WORK ORDER =
Find "logic [ADDR_W-1:0] aw_addr;" and "logic [SLOT_W-1:0] held_slots;" in the records below. Copy the lines holding them and every line between, exactly, and no others.

Collected data:
<<<<
==> config.mk <==
export PLATFORM = sky130hd
export DESIGN_NAME = sbd_bridge_ctrl
export DESIGN_NICKNAME = d
export VERILOG_FILES = /design/src/sbd_pkg.sv /design/src/sbd_lowhold_timer.sv /design/src/sbd_bridge_ctrl.sv
export SDC_FILE = /design/constraint.sdc
export NUM_CORES = 1
export LEC_CHECK = 0
export BUFFER_PORTS_ARGS = -buffer_cell sky130_fd_sc_hd__buf_4
export CAP_MARGIN = 20
export CORE_UTILIZATION = 40
export CTS_CLUSTER_DIAMETER = 30
export DETAILED_ROUTE_END_ITERATION = 6
export HOLD_SLACK_MARGIN = 0.08
export PLACE_DENSITY = 0.71
export SETUP_SLACK_MARGIN = 0.3
export SLEW_MARGIN = 20
export SYNTH_ARGS = -nofsm -noshare
export SYNTH_HDL_FRONTEND = slang
export SYNTH_SLANG_ARGS = --single-unit
==> constraint.sdc <==
create_clock -name core_clk -period 2.8 [get_ports core_clk]
set_input_delay 0.56 -clock core_clk [delete_from_list [all_inputs] [get_ports core_clk]]
set_output_delay 0.56 -clock core_clk [all_outputs]
set_load 0.05 [all_outputs]
==> src/sbd_pkg.sv <==
// Shared constants for the stepper bridge drive control block.
// Assumes a 20 MHz core clock and a 32-bit AXI4-Lite register port.
package sbd_pkg;

   // -----------------------------------------------------------------
   // Timing
   // -----------------------------------------------------------------
   localparam int unsigned CLK_PERIOD_NS = 50;       // 20 MHz core clock
   localparam int unsigned TIME_SLOT_NS = 25000;     // One bus time slot
   localparam int unsigned SLOT_CYCLES = TIME_SLOT_NS / CLK_PERIOD_NS;
   localparam int unsigned CYC_W = 12;               // Width of slot cycle counter
   localparam int unsigned SLOT_W = 4;               // Width of held-slot counter
   localparam logic [SLOT_W-1:0] HOLD_SLOTS_SHORT = 4'h9;  // Shorted bus
   localparam logic [SLOT_W-1:0] HOLD_SLOTS_OVERV = 4'h8;  // Overvoltage, 200 us
   localparam logic [SLOT_W-1:0] HOLD_SLOTS_MAX = 4'hF;

   // -----------------------------------------------------------------
   // Command bit positions, in order of arrival
   // -----------------------------------------------------------------
   localparam int unsigned CMD_W = 5;
   localparam int unsigned CMD_INH_A = 0;
   localparam int unsigned CMD_DIR_A = 1;
   localparam int unsigned CMD_ENERGIZE = 2;
   localparam int unsigned CMD_DIR_B = 3;
   localparam int unsigned CMD_INH_B = 4;
   localparam logic [CMD_W-1:0] CMD_RESET = 5'h00;

   // -----------------------------------------------------------------
   // Register map (byte addresses) and fields
   // -----------------------------------------------------------------
   localparam int unsigned ADDR_W = 8;
   localparam logic [ADDR_W-1:0] REG_CTRL = 8'h00;
   localparam logic [ADDR_W-1:0] REG_HOLD = 8'h04;
   localparam logic [ADDR_W-1:0] REG_STATUS = 8'h08;
   localparam int unsigned CTRL_FORCE_OFF = 0;
   localparam int unsigned STAT_CMD_LSB = 0;
   localparam int unsigned STAT_DISABLED = 8;
   localparam int unsigned STAT_BUS_LEVEL = 9;
   localparam int unsigned STAT_SLOTS_LSB = 12;
   localparam logic CTRL_FORCE_OFF_RESET = 1'b0;
   localparam logic [SLOT_W-1:0] HOLD_RESET = HOLD_SLOTS_SHORT;
   localparam logic [1:0] RESP_OKAY = 2'h0;
   localparam logic [1:0] RESP_SLVERR = 2'h2;

endpackage : sbd_pkg

==> src/sbd_lowhold_timer.sv <==
// Held-low timer: synchronises the bus pin and counts whole time slots
// of continuous dominant level.
// Assumes the bus pin is asynchronous to core_clk.
`timescale 1ns/10ps
module sbd_lowhold_timer
   import sbd_pkg::*;
#(
   parameter int unsigned SLOT_CYC = SLOT_CYCLES
) (
   input wire logic core_clk,
   input wire logic arst_n,
   input wire logic bus_pin,
   output logic bus_level,
   output logic [SLOT_W-1:0] held_slots
);

   typedef struct packed {
      logic s1;
      logic s2;
      logic [CYC_W-1:0] cyc;
      logic [SLOT_W-1:0] slots;
   } sbd_timer_type;

   sbd_timer_type st_ff;
   sbd_timer_type nxt_st;

   // -----------------------------------------------------------------
   // Next state
   // -----------------------------------------------------------------
   // Stage one feeds only stage two; counting looks at stage two
   always_comb begin
      nxt_st = st_ff;
      nxt_st.s1 = bus_pin;
      nxt_st.s2 = st_ff.s1;
      // [RL13] recessive restarts count
      if (st_ff.s2) begin
         nxt_st.cyc = '0;
         nxt_st.slots = '0;
      end else if (st_ff.cyc == CYC_W'(SLOT_CYC - 1)) begin
         // [RL13] whole slots only
         nxt_st.cyc = '0;
         if (st_ff.slots != HOLD_SLOTS_MAX) begin
            nxt_st.slots = st_ff.slots + 4'h1;
         end
      end else begin
         nxt_st.cyc = st_ff.cyc + 12'h001;
      end
   end

   // Reset as recessive, so no false count at start-up
   always_ff @(posedge core_clk or negedge arst_n) begin
      if (!arst_n) begin
         st_ff <= '{s1: 1'b1, s2: 1'b1, cyc: '0, slots: '0};
      end else begin
         st_ff <= nxt_st;
      end
   end

   assign bus_level = st_ff.s2;
   assign held_slots = st_ff.slots;

endmodule : sbd_lowhold_timer

==> src/sbd_bridge_ctrl.sv <==
// Stepper bridge drive control: latches command bits from the frame
// decoder into two H-bridge drive states and shuts all bridges off when
// the bus is held dominant too long.
// Assumes a frame decoder on core_clk supplies command bits, a push-valid
// level and the pull-sync level; the bus pin itself is asynchronous.
//
// Functional notes
// [RL1] Bus held dominant nine time slots disables every bridge output.
// [RL2] Master may hold bus low nine slots or more to stop all slaves.
// [RL3] After held-low disable, next standard instruction restores outputs.
// [RL4] Overvoltage low lasting eight slots, 200 us, also disables outputs; here only once REG_HOLD is written to 8 (reset limit nine).
// [RL5] After overvoltage, master sends standard instruction; slave then restores outputs.
// [RL6] First direction bit steers bridge A current, second steers bridge B.
// [RL7] Full step: master keeps both coils on, flips one direction per step.
// [RL8] Half step: master alternates single energized coil, other off.
// [RL9] Each bridge terminal is driven high, driven low, or high impedance.
// [RL10] Recessive pulled-up bus is logic one; dominant low is logic zero.
// [RL11] Command bits: inhibit A, direction A, energize, direction B, inhibit B.
// [RL12] Command latched on pull-sync rising edge, only after push field valid.
// [RL13] Disable timer counts whole low slots, restarts on recessive, holds until instruction.
//
// Local design decisions: the placing of the registers and register access over AXI4-Lite.
`timescale 1ns/10ps
module sbd_bridge_ctrl
   import sbd_pkg::*;
#(
   parameter int unsigned SLOT_CYC = SLOT_CYCLES
) (
   input wire logic core_clk,
   input wire logic arst_n,
   // Bus pin and frame decoder
   input wire logic bus_pin,
   input wire logic [CMD_W-1:0] cmd_bits,
   input wire logic push_valid,
   input wire logic pull_sync,
   // Bridge terminals
   output logic coil_a_out_p,
   output logic coil_a_out_p_oe_n,
   output logic coil_a_out_n,
   output logic coil_a_out_n_oe_n,
   output logic coil_b_out_p,
   output logic coil_b_out_p_oe_n,
   output logic coil_b_out_n,
   output logic coil_b_out_n_oe_n,
   output logic outputs_disabled,
   // AXI4-Lite slave
   input wire logic [ADDR_W-1:0] s_axi_awaddr,
   input wire logic s_axi_awvalid,
   output logic s_axi_awready,
   input wire logic [31:0] s_axi_wdata,
   input wire logic [3:0] s_axi_wstrb,
   input wire logic s_axi_wvalid,
   output logic s_axi_wready,
   output logic [1:0] s_axi_bresp,
   output logic s_axi_bvalid,
   input wire logic s_axi_bready,
   input wire logic [ADDR_W-1:0] s_axi_araddr,
   input wire logic s_axi_arvalid,
   output logic s_axi_arready,
   output logic [31:0] s_axi_rdata,
   output logic [1:0] s_axi_rresp,
   output logic s_axi_rvalid,
   input wire logic s_axi_rready
);

   // -----------------------------------------------------------------
   // State
   // -----------------------------------------------------------------
   typedef struct packed {
      logic awready;
      logic aw_hold;
      logic [ADDR_W-1:0] aw_addr;
      logic wready;
      logic w_hold;
      logic [31:0] w_data;
      logic [3:0] w_strb;
      logic bvalid;
      logic [1:0] bresp;
      logic arready;
      logic rvalid;
      logic [31:0] rdata;
      logic [1:0] rresp;
      logic force_off;
      logic [SLOT_W-1:0] hold_limit;
      logic [CMD_W-1:0] cmd;
      logic sync_prev;
      logic disabled;
      logic [3:0] drv;      // a_p, a_n, b_p, b_n levels
      logic [3:0] drv_oe_n; // low while driving
   } sbd_ctrl_type;

   sbd_ctrl_type st_ff;
   sbd_ctrl_type nxt_st;

   logic bus_level;
   logic [SLOT_W-1:0] held_slots;

   // -----------------------------------------------------------------
   // Held-low timer
   // -----------------------------------------------------------------
   // [RL10] dominant low counts as zero
   sbd_lowhold_timer #(
      .SLOT_CYC(SLOT_CYC)
   ) u_timer (
      .core_clk(core_clk),
      .arst_n(arst_n),
      .bus_pin(bus_pin),
      .bus_level(bus_level),
      .held_slots(held_slots)
   );

   // -----------------------------------------------------------------
   // Next state
   // -----------------------------------------------------------------
   always_comb begin
      logic latch_evt;
      logic hold_trip;
      logic [CMD_W-1:0] c;
      logic [SLOT_W-1:0] wlim;
      latch_evt = 1'b0;
      hold_trip = 1'b0;
      c = '0;
      wlim = '0;
      nxt_st = st_ff;

      // Address and data channels are taken independently
      if (s_axi_awvalid && st_ff.awready) begin
         nxt_st.aw_hold = 1'b1;
         nxt_st.aw_addr = s_axi_awaddr;
      end
      if (s_axi_wvalid && st_ff.wready) begin
         nxt_st.w_hold = 1'b1;
         nxt_st.w_data = s_axi_wdata;
         nxt_st.w_strb = s_axi_wstrb;
      end
      if (st_ff.bvalid && s_axi_bready) begin
         nxt_st.bvalid = 1'b0;
      end

      // Commit a write once both halves are held
      if (st_ff.aw_hold && st_ff.w_hold && !st_ff.bvalid) begin
         nxt_st.aw_hold = 1'b0;
         nxt_st.w_hold = 1'b0;
         nxt_st.bvalid = 1'b1;
         nxt_st.bresp = RESP_OKAY;
         case (st_ff.aw_addr)
            REG_CTRL: begin
               if (st_ff.w_strb[0]) begin
                  nxt_st.force_off = st_ff.w_data[CTRL_FORCE_OFF];
               end
            end
            REG_HOLD: begin
               // A limit of zero would trip at all times, even with the bus recessive, so floor at one
               wlim = st_ff.w_data[SLOT_W-1:0];
               if (st_ff.w_strb[0]) begin
                  nxt_st.hold_limit = (wlim == '0) ? 4'h1 : wlim;
               end
            end
            REG_STATUS: begin
               // Read-only; write ignored
            end
            default: begin
               nxt_st.bresp = RESP_SLVERR;
            end
         endcase
      end

      // Read channel: answer one cycle after the address is taken
      if (st_ff.rvalid && s_axi_rready) begin
         nxt_st.rvalid = 1'b0;
      end
      if (s_axi_arvalid && st_ff.arready) begin
         nxt_st.rvalid = 1'b1;
         nxt_st.rresp = RESP_OKAY;
         nxt_st.rdata = '0;
         case (s_axi_araddr)
            REG_CTRL: begin
               nxt_st.rdata[CTRL_FORCE_OFF] = st_ff.force_off;
            end
            REG_HOLD: begin
               nxt_st.rdata[SLOT_W-1:0] = st_ff.hold_limit;
            end
            REG_STATUS: begin
               nxt_st.rdata[STAT_CMD_LSB +: CMD_W] = st_ff.cmd;
               nxt_st.rdata[STAT_DISABLED] = st_ff.disabled;
               nxt_st.rdata[STAT_BUS_LEVEL] = bus_level;
               nxt_st.rdata[STAT_SLOTS_LSB +: SLOT_W] = held_slots;
            end
            default: begin
               nxt_st.rresp = RESP_SLVERR;
            end
         endcase
      end

      // Ready flags track the holding registers, one item at a time
      nxt_st.awready = !nxt_st.aw_hold && !nxt_st.bvalid;
      nxt_st.wready = !nxt_st.w_hold && !nxt_st.bvalid;
      nxt_st.arready = !nxt_st.rvalid;

      // [RL12] latch on pull-sync edge
      nxt_st.sync_prev = pull_sync;
      latch_evt = pull_sync && !st_ff.sync_prev && push_valid;
      if (latch_evt) begin
         nxt_st.cmd = cmd_bits;
      end

      // [RL1] [RL4] held-low trip point
      hold_trip = (held_slots >= st_ff.hold_limit);
      // [RL3] [RL5] [RL13] instruction clears, trip wins
      if (hold_trip) begin
         nxt_st.disabled = 1'b1;
      end else if (latch_evt) begin
         nxt_st.disabled = 1'b0;
      end

      // [RL11] [RL6] bit meaning and bridge steering
      c = nxt_st.cmd;
      nxt_st.drv = '0;
      nxt_st.drv_oe_n = 4'hF;
      // [RL9] drive high, low or release
      if (!nxt_st.disabled && !nxt_st.force_off && c[CMD_ENERGIZE]) begin
         if (c[CMD_INH_A]) begin
            nxt_st.drv[3] = !c[CMD_DIR_A];
            nxt_st.drv[2] = c[CMD_DIR_A];
            nxt_st.drv_oe_n[3:2] = 2'h0;
         end
         if (c[CMD_INH_B]) begin
            nxt_st.drv[1] = !c[CMD_DIR_B];
            nxt_st.drv[0] = c[CMD_DIR_B];
            nxt_st.drv_oe_n[1:0] = 2'h0;
         end
      end
   end

   // -----------------------------------------------------------------
   // State register
   // -----------------------------------------------------------------
   // Bridges start released and the bus port idle
   always_ff @(posedge core_clk or negedge arst_n) begin
      if (!arst_n) begin
         st_ff <= '{awready: 1'b1, aw_hold: 1'b0, aw_addr: '0,
                    wready: 1'b1, w_hold: 1'b0, w_data: '0, w_strb: '0,
                    bvalid: 1'b0, bresp: RESP_OKAY,
                    arready: 1'b1, rvalid: 1'b0, rdata: '0, rresp: RESP_OKAY,
                    force_off: CTRL_FORCE_OFF_RESET, hold_limit: HOLD_RESET,
                    cmd: CMD_RESET, sync_prev: 1'b0, disabled: 1'b0,
                    drv: 4'h0, drv_oe_n: 4'hF};
      end else begin
         st_ff <= nxt_st;
      end
   end

   // -----------------------------------------------------------------
   // Outputs, all straight from the state register
   // -----------------------------------------------------------------
   assign coil_a_out_p = st_ff.drv[3];
   assign coil_a_out_n = st_ff.drv[2];
   assign coil_b_out_p = st_ff.drv[1];
   assign coil_b_out_n = st_ff.drv[0];
   assign coil_a_out_p_oe_n = st_ff.drv_oe_n[3];
   assign coil_a_out_n_oe_n = st_ff.drv_oe_n[2];
   assign coil_b_out_p_oe_n = st_ff.drv_oe_n[1];
   assign coil_b_out_n_oe_n = st_ff.drv_oe_n[0];
   assign outputs_disabled = st_ff.disabled;

   // Bus port outputs
   assign s_axi_awready = st_ff.awready;
   assign s_axi_wready = st_ff.wready;
   assign s_axi_bvalid = st_ff.bvalid;
   assign s_axi_bresp = st_ff.bresp;
   assign s_axi_arready = st_ff.arready;
   assign s_axi_rvalid = st_ff.rvalid;
   assign s_axi_rdata = st_ff.rdata;
   assign s_axi_rresp = st_ff.rresp;

endmodule : sbd_bridge_ctrl

# --- Yosys cells after proc, flatten, opt, wreduce, memory -nomap -nowiden ---
# Index checks and enable logic that the tools add are counted.
word_totals:
  regBits: 104
  in_bits: 67
  output_inout_bits: 50
  elab_cells: 98
classes:
  addsub: 2
  magnitude_cmp: 1
  n_eq_ne: 6
  muxes: 33
  reduce_logical: 32
op_table:
  columns: ["cell", "n"]
  rows:
  - ["two-way mux 37 bit", 1]
  - ["two-way mux 35 bit", 1]
  - ["two-way mux 4 bit", 6]
  - ["equality test 8 x 3 -> 1 bit (second input constant)", 2]
  - ["equality test 8 x 4 -> 1 bit (second input constant)", 2]
  - ["zero test 8 bit", 2]
  - ["two-way mux 16 bit", 1]
  - ["two-way mux 2 bit", 7]
  - ["logical AND 1 bit", 13]
  - ["adder 12 x 1 -> 12 bit (second input constant)", 1]
  - ["equality test 12 x 9 -> 1 bit (second input constant)", 1]
  - ["two-way mux 12 bit", 1]
  - ["zero test 1 bit", 10]
  - ["two-way mux 5 bit", 2]
  - ["two-way mux 1 bit", 9]
  - ["two-way mux 9 bit", 1]
  - ["two-way mux 8 bit", 1]
  - ["one-hot mux 3 bit (2 select lines)", 1]
  - ["OR reduction 3 bit", 2]
  - ["adder 4 x 1 -> 4 bit (second input constant)", 1]
  - ["greater-or-equal comparator 4 bit", 1]
  - ["zero test 4 bit", 1]
  - ["inequality test 4 bit (second input constant)", 1]
  - ["nonzero test 2 bit", 2]
  - ["4 further kinds", 4]

# --- Longest topological paths before layout ---
# Gate-level depths: netlist (run 1).
logic_depth:
  word_depth: 9
  ltp_mapped: 6
  depth_no_buf: 6

# --- By module ---
# Synthesis (run 1) repeated with hierarchy kept, for this count alone.
unflattened:
  cells_unflattened: 290
  hier_area_um2: 3372.0
modules_own_cells:
  columns: ["mod", "n_inst", "cells_each", "area_each_um2", "seq_area_each_um2"]
  rows:
  - ["sbd_bridge_ctrl", 1, 200, 2411.1, 1285.0]
  - ["sbd_lowhold_timer", 1, 90, 960.9, 452.9]

# --- Least setup slack after synthesis (run 1) ---
# OpenSTA, ideal clock, no wires.
synth_timing:
  path_kind: "register to register"
  start: "reg st_ff[15] (netlist bit)"
  end: "reg st_ff (netlist bit coil_b_out_p_oe_n)"
  setup_time_ps: 88
  t_arrival_ps: 1883
  t_required_ps: 2712
  slack_ps: 829
  path_stages_with_launch: 6
  n_path_buf: 0
  synth_period_minus_slack_ps: 1971
  cell_sequence: "dfstp_2 -> ha_1 -> nand2b_1 -> a2111oi_1 -> o21ai_0 -> or3_1"
synth_between:
  elab_chain_cells: 6
synth_rtl:
  columns: ["item", "line", "source"]
  rows:
  - ["from (decl)", "sbd_bridge_ctrl.sv:92", "sbd_ctrl_type st_ff;"]
  - ["from (signal assigned)", "sbd_bridge_ctrl.sv:241", "st_ff <= '{awready: 1'b1, aw_hold: 1'b0, aw_addr: '0,"]
  - ["from (signal assigned)", "sbd_bridge_ctrl.sv:249", "st_ff <= nxt_st;"]
  - ["greater-or-equal comparator 4 bit", "sbd_bridge_ctrl.sv:208", "hold_trip = (held_slots >= st_ff.hold_limit);"]
  - ["two-way mux 1 bit", "sbd_bridge_ctrl.sv:210", "if (hold_trip) begin"]
  - ["zero test 1 bit", "sbd_bridge_ctrl.sv:221", "if (!nxt_st.disabled && !nxt_st.force_off && c[CMD_ENERGIZE]) begin"]
  - ["logical AND 1 bit (2 in series)", "sbd_bridge_ctrl.sv:221", null]
  - ["two-way mux 8 bit", "sbd_bridge_ctrl.sv:221", null]
# No other way between the ends.
# A chain may end at the register's enable or synchronous reset.

# --- Worst setup path in the final report (run 1) ---
layout_timing:
  start: "reg u_timer.st_ff (netlist bit u_timer.held_slots[0])"
  end: "reg st_ff (netlist bit coil_b_out_p_oe_n)"
layout_between:
  elab_chain_cells: 6
layout_rtl:
  columns: ["item", "line", "source"]
  rows:
  - ["from (decl)", "sbd_lowhold_timer.sv:24", "sbd_timer_type st_ff;"]
  - ["from (signal assigned)", "sbd_lowhold_timer.sv:53", "st_ff <= '{s1: 1'b1, s2: 1'b1, cyc: '0, slots: '0};"]
  - ["from (signal assigned)", "sbd_lowhold_timer.sv:55", "st_ff <= nxt_st;"]
  - ["greater-or-equal comparator 4 bit", "sbd_bridge_ctrl.sv:208", null]
  - ["two-way mux 1 bit", "sbd_bridge_ctrl.sv:210", null]
  - ["zero test 1 bit", "sbd_bridge_ctrl.sv:221", null]
  - ["logical AND 1 bit (2 in series)", "sbd_bridge_ctrl.sv:221", null]
  - ["two-way mux 8 bit", "sbd_bridge_ctrl.sv:221", null]
# No other way between the ends.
>>>>
RESULT =
      logic [ADDR_W-1:0] aw_addr;
      logic wready;
      logic w_hold;
      logic [31:0] w_data;
      logic [3:0] w_strb;
      logic bvalid;
      logic [1:0] bresp;
      logic arready;
      logic rvalid;
      logic [31:0] rdata;
      logic [1:0] rresp;
      logic force_off;
      logic [SLOT_W-1:0] hold_limit;
      logic [CMD_W-1:0] cmd;
      logic sync_prev;
      logic disabled;
      logic [3:0] drv;      // a_p, a_n, b_p, b_n levels
      logic [3:0] drv_oe_n; // low while driving
   } sbd_ctrl_type;

   sbd_ctrl_type st_ff;
   sbd_ctrl_type nxt_st;

   logic bus_level;
   logic [SLOT_W-1:0] held_slots;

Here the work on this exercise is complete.